:: Task directions ::
Once you reach the line containing "ex_nx = dec;" in the data below, restate each line word for word up to and including the one containing "halted_nx = 1'b0;".
= Beginning of Section =
File: config.mk
export PLATFORM = sky130hd
export DESIGN_NAME = pipeline_control_unit
export DESIGN_NICKNAME = d
export VERILOG_FILES = /design/src/rtl/pipeline_control_unit.sv
export SDC_FILE = /design/constraint.sdc
export NUM_CORES = 1
export LEC_CHECK = 0
export CAP_MARGIN = 0
export CORE_ASPECT_RATIO = 0.6
export CORE_MARGIN = 5
export CORE_UTILIZATION = 40
export CTS_BUF_LIST = sky130_fd_sc_hd__clkbuf_16
export DETAILED_ROUTE_END_ITERATION = 10
export PLACE_DENSITY_LB_ADDON = 0.1
export SLEW_MARGIN = 40
export SYNTH_ARGS = -nofsm -noshare
export SYNTH_HDL_FRONTEND = slang
export SYNTH_SLANG_ARGS = --single-unit
File: constraint.sdc
create_clock -name clk -period 4 [get_ports clk]
set_input_delay 0.4 -clock clk [delete_from_list [all_inputs] [get_ports clk]]
set_output_delay 0.4 -clock clk [all_outputs]
set_load 0.01 [all_outputs]
File: src/rtl/pipeline_control_unit.sv
// ID-stage control unit: decodes the ID opcode into a registered EX control word and
// steers PC/IF enables, branch redirect, IF flush, load-use stalls, memory freeze and HALT.
module pipeline_control_unit #(
  parameter int unsigned ALU_OPW      = 3,
  parameter int unsigned RAW          = 4,
  parameter int unsigned FLUSH_CYCLES = 1,
  localparam int unsigned OPW         = 3 + ALU_OPW
) (
  input  logic               clk,
  input  logic               reset,
  input  logic [OPW-1:0]     opcode,
  input  logic [RAW-1:0]     id_rs_a,
  input  logic [RAW-1:0]     id_rs_b,
  input  logic               id_use_a,
  input  logic               id_use_b,
  input  logic [RAW-1:0]     id_rd,
  input  logic               z,
  input  logic               s,
  input  logic               mem_ready,
  input  logic               resume,
  output logic               we3,
  output logic               we_flags,
  output logic               s_mem_in,
  output logic               s_addr,
  output logic               read,
  output logic               write,
  output logic [1:0]         s_wd3,
  output logic [ALU_OPW-1:0] op_alu,
  output logic               s_pc,
  output logic               flush_if,
  output logic               enable_pc,
  output logic               enable_if,
  output logic               stall,
  output logic               halted
);

  localparam int unsigned CW = (FLUSH_CYCLES > 1) ? $clog2(FLUSH_CYCLES) : 1;

  typedef enum logic [1:0] {RUN, FLUSH, HALTED} state_t;

  typedef struct packed {
    logic               we3;
    logic               we_flags;
    logic               s_mem_in;
    logic               s_addr;
    logic               read;
    logic               write;
    logic [1:0]         s_wd3;
    logic [ALU_OPW-1:0] op_alu;
    logic [RAW-1:0]     rd;
  } ex_t;

  state_t        state, state_nx;
  ex_t           ex, ex_nx, dec;
  logic [CW-1:0] cnt, cnt_nx;
  logic          halted_nx;
  logic          is_halt, jump_taken;
  logic          mem_wait, load_use;

  logic [2:0]         cls;
  logic [ALU_OPW-1:0] sub;
  logic [2:0]         sub3;

  assign cls  = opcode[OPW-1:OPW-3];
  assign sub  = opcode[OPW-4:0];
  assign sub3 = opcode[OPW-4:OPW-6];

  assign mem_wait = (ex.read | ex.write) & ~mem_ready;
  assign load_use = ex.read & ((id_use_a && (id_rs_a == ex.rd)) ||
                               (id_use_b && (id_rs_b == ex.rd)));

  // Opcode decode into an EX control word plus halt / jump-taken flags
  always_comb begin
    dec        = '0;
    dec.rd     = id_rd;
    is_halt    = 1'b0;
    jump_taken = 1'b0;
    case (cls)
      3'b000: is_halt = (sub == ALU_OPW'(1));
      3'b111: begin
        dec.we3      = 1'b1;
        dec.we_flags = 1'b1;
        dec.op_alu   = sub;
      end
      3'b110: begin
        case (sub3)
          3'b000:  jump_taken = 1'b1;
          3'b001:  jump_taken = ~s & ~z;
          3'b010:  jump_taken = ~z;
          3'b011:  jump_taken = z;
          default: jump_taken = 1'b0;
        endcase
      end
      3'b101: begin
        casez (sub3)
          3'b00?: begin
            dec.s_wd3 = 2'b01;
            dec.we3   = 1'b1;
          end
          3'b010: begin
            dec.s_addr = 1'b1;
            dec.write  = 1'b1;
          end
          3'b011: begin
            dec.s_wd3  = 2'b10;
            dec.s_addr = 1'b1;
            dec.read   = 1'b1;
            dec.we3    = 1'b1;
          end
          default: begin
            dec.s_wd3 = 2'b10;
            dec.read  = 1'b1;
            dec.we3   = 1'b1;
          end
        endcase
      end
      3'b100: begin
        dec.write    = 1'b1;
        dec.s_mem_in = sub3[2];
      end
      default: dec = dec;
    endcase
  end

  // State, EX register, flush counter and halted flag
  always_ff @(posedge clk) begin
    if (reset) begin
      state  <= RUN;
      ex     <= '0;
      cnt    <= '0;
      halted <= 1'b0;
    end else begin
      state  <= state_nx;
      ex     <= ex_nx;
      cnt    <= cnt_nx;
      halted <= halted_nx;
    end
  end

  // Next state; a memory wait freezes everything, including the flush counter
  always_comb begin
    state_nx  = state;
    ex_nx     = ex;
    cnt_nx    = cnt;
    halted_nx = halted;
    case (state)
      RUN: begin
        if (mem_wait) begin
          ex_nx = ex;
        end else if (load_use) begin
          ex_nx = '0;
        end else if (is_halt) begin
          ex_nx     = '0;
          halted_nx = 1'b1;
          state_nx  = HALTED;
        end else if (jump_taken) begin
          ex_nx = '0;
          if (FLUSH_CYCLES > 1) begin
            state_nx = FLUSH;
            cnt_nx   = CW'(FLUSH_CYCLES - 1);
          end
        end else begin
          ex_nx = dec;
        end
      end
      FLUSH: begin
        if (!mem_wait) begin
          ex_nx  = '0;
          cnt_nx = cnt - CW'(1);
          if (cnt == CW'(1)) state_nx = RUN;
        end
      end
      HALTED: begin
        ex_nx = '0;
        if (resume) begin
          halted_nx = 1'b0;
          state_nx  = RUN;
        end
      end
      default: state_nx = RUN;
    endcase
  end

  // Pipeline control; the resume cycle advances IF/ID so the HALT is not re-decoded
  always_comb begin
    s_pc      = 1'b0;
    flush_if  = 1'b0;
    enable_pc = 1'b0;
    enable_if = 1'b0;
    stall     = 1'b0;
    if (!reset) begin
      case (state)
        RUN: begin
          if (mem_wait || load_use) begin
            stall = 1'b1;
          end else if (!is_halt) begin
            enable_pc = 1'b1;
            enable_if = 1'b1;
            s_pc      = jump_taken;
            flush_if  = jump_taken;
          end
        end
        FLUSH: begin
          if (mem_wait) begin
            stall = 1'b1;
          end else begin
            flush_if  = 1'b1;
            enable_pc = 1'b1;
            enable_if = 1'b1;
          end
        end
        HALTED: begin
          enable_pc = resume;
          enable_if = resume;
        end
        default: stall = 1'b0;
      endcase
    end
  end

  assign we3      = ex.we3;
  assign we_flags = ex.we_flags;
  assign s_mem_in = ex.s_mem_in;
  assign s_addr   = ex.s_addr;
  assign read     = ex.read;
  assign write    = ex.write;
  assign s_wd3    = ex.s_wd3;
  assign op_alu   = ex.op_alu;

endmodule

* After elaboration in Yosys (flattened, before gate mapping)
Index checks and enable logic that the tools add are counted.
** Cells by class
- Reduce and logical (&&, ||, !) cells :: 16
- Mux-type cells :: 48
- Add/subtract/negate cells :: 1
- Equal/unequal tests :: 17
- Bitwise operators :: 8
** Operators with widths (count)
- $mux W15 :: 5
- $pmux W15 S3 :: 1
- $mux W1 :: 24
- $mux W2 :: 8
- $eq A3 B3 Y1 const B :: 4
- $ne A2 B2 Y1 const B :: 6
- $pmux W1 S2 :: 5
- $eq A4 B4 Y1 :: 2
- $eq A3 B2 Y1 const B :: 2
- $logic_not A3 Y1 :: 2
- $pmux W2 S3 :: 1
- $reduce_and A6 Y1 :: 1
- $reduce_and A5 Y1 :: 1
- $logic_not A2 Y1 :: 2
- $not A1 Y1 :: 4
- $pmux W1 S4 :: 1
- $pmux W2 S2 :: 1
- $reduce_or A2 Y1 :: 2
- $and A1 B1 Y1 :: 3
- $eq A3 B1 Y1 const B :: 1
- $mux W3 :: 1
- $pmux W1 S3 :: 1
- $reduce_and A3 Y1 :: 1
- $reduce_bool A3 Y1 :: 1
- other kinds (8) :: 10
** Storage, ports and cells
- Word-level logic and storage cells :: 102
- Input bits :: 26
- Output and inout bits :: 17
- Flip-flop bits (word level) :: 19

* Longest topological paths before layout
- Depth after elaboration :: 9
- Depth in mapped cells :: 7
- Depth with buffers taken out :: 5

* Worst setup path before layout
OpenSTA, ideal clock, no wires.
- Kind :: reg-to-output
- From :: register, netlist name s_wd3[1]
- To :: output s_pc
- Slack :: 1.979 ns
- Stages on the path, launching flop included :: 6
- Data required time :: 3.600 ns
- Buffers on the path :: 1
- Arrival :: 1.621 ns
- Cells stage by stage :: dfxtp_1 o21bai_2 nor3b_4 nand2_1 nor4_1 buf_4
** RTL lines
- to (decl) :: RTL line 29 : output logic s_pc,

* Worst setup path in the final report
- From :: input mem_ready
- To :: output s_pc
** On the way
- Longest elaborated chain between the ends :: 6
** RTL lines
- from (decl) :: RTL line 19 : input logic mem_ready,
- $not A1 Y1 :: RTL line 68 : assign mem_wait = (ex.read | ex.write) & ~mem_ready;
- $and A1 B1 Y1 :: RTL line 68
- $logic_or A1 B1 Y1 :: RTL line 194 : if (mem_wait || load_use) begin
- $mux W1 :: RTL line 194
- $mux W1 :: RTL line 192 : case (state)
- $mux W1 :: RTL line 191 : if (!reset) begin
No other way between the ends.

==> summary.txt <==
Worst-Skew Late Latency = 240 ps
WL per Instance = 14.6 um
DRC = 0
Mapped Area = 905 um2
num ports = 43
hold depth = 2
crit start category = input pin
uppermost layer routed = met3
die area = 3340 um2
Arrival @ worst endpoint = 2650 ps
global-route wire length before repair = 3.87 mm
M1 WL = 1.21 mm
H-tree depth = 1
vias in the first global route = 813
Total Wirelength = 2.43 mm
Seq cells post-synth = 15
relative slew slack = 0.605
largest net degree at the start of global routing = 15
metal3 WL = 171 um
Post-synth EDFFs = 0
routed vias/inst = 5.16
cts repair resizes = 0
global route total overflow = 0
post-DP HPWL = 1.86 mm
total global-route track usage = 0.151
Lkg Pwr = 0.000474 uW
initial drt markers = 31
f_max = 0.328 GHz
dpl cells = 162
synthesis-to-finish area growth = 51.2%
Setup CP Type = in2out
clock buffer depth = 2
final setup vio count = 0
Clock Pin Slew Worst Setup and Hold Paths = 50 ps
Routed Antenna Nets = 0
TritonRoute pass-1 iters = 4
clock skew = 1.15 ps
Register-to-Register Path Depth = 4
Root Buffer Master = clkbuf_16
Slowest-stage cell, CP = clkdlybuf4s50_1
pwr dens = 315 nW/um2
Total Nets Final = 163
status = completed
Final min period = 3050 ps
RSZ-0062 raised after global routing = no
via count = 857
worst vdd rail ir drop = 0.000184 V
layout cell share with drive strength beyond 1 = 0.103
CTS Hold Bufs = 0
sequential cell area fraction in the yosys report = 0.332
Final Non-Filler Cells = 166
RePlAce Congestion = 0.768
largest stage delay on the critical path = 610 ps
Max-Cap Viols = 0
Core Region = 2160 um2
crit end category = output port
syn nets = 127
Filler Cells Inserted = 201
Post-synth top flop = dfxtp_1
initial core utilization = 0.418
setup tns final = 0 ps
most used cell, CP = clkdlybuf4s50_1
Die Y = 46.8 um
final slew viol count = 0
post-synth cell types = 35
Port-buffer cells = 42
met2 WL = 1.05 mm
Syn Inst Count = 101
CP Cell Sequence = clkdlybuf4s50_1 -> o21bai_2 -> nor3b_4 -> nand2_1 -> nor4_1 -> clkdlybuf4s50_1
asr flop ratio synth = 0
WP data required = 3600 ps
CTS tree = done
Hold Violations, Final = 0
Core Rows = 13
final critical-path share of the clock period = 0.762
maximum fanout along the worst path = 12
Hold Crit Class = reg2reg
number of diodes = 0
cts bufs inserted = 3
Worst Max-Slew Pin Slew = 593 ps
initial antenna violation count = 0
setup bufs post-CTS = 0
Mean Syn Cell Area = 8.96 um2
clock tree sinks = 15
Syn. warnings = 0
Die Width = 71.4 um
= End of Section =
:: Task result ::
          ex_nx = dec;
        end
      end
      FLUSH: begin
        if (!mem_wait) begin
          ex_nx  = '0;
          cnt_nx = cnt - CW'(1);
          if (cnt == CW'(1)) state_nx = RUN;
        end
      end
      HALTED: begin
        ex_nx = '0;
        if (resume) begin
          halted_nx = 1'b0;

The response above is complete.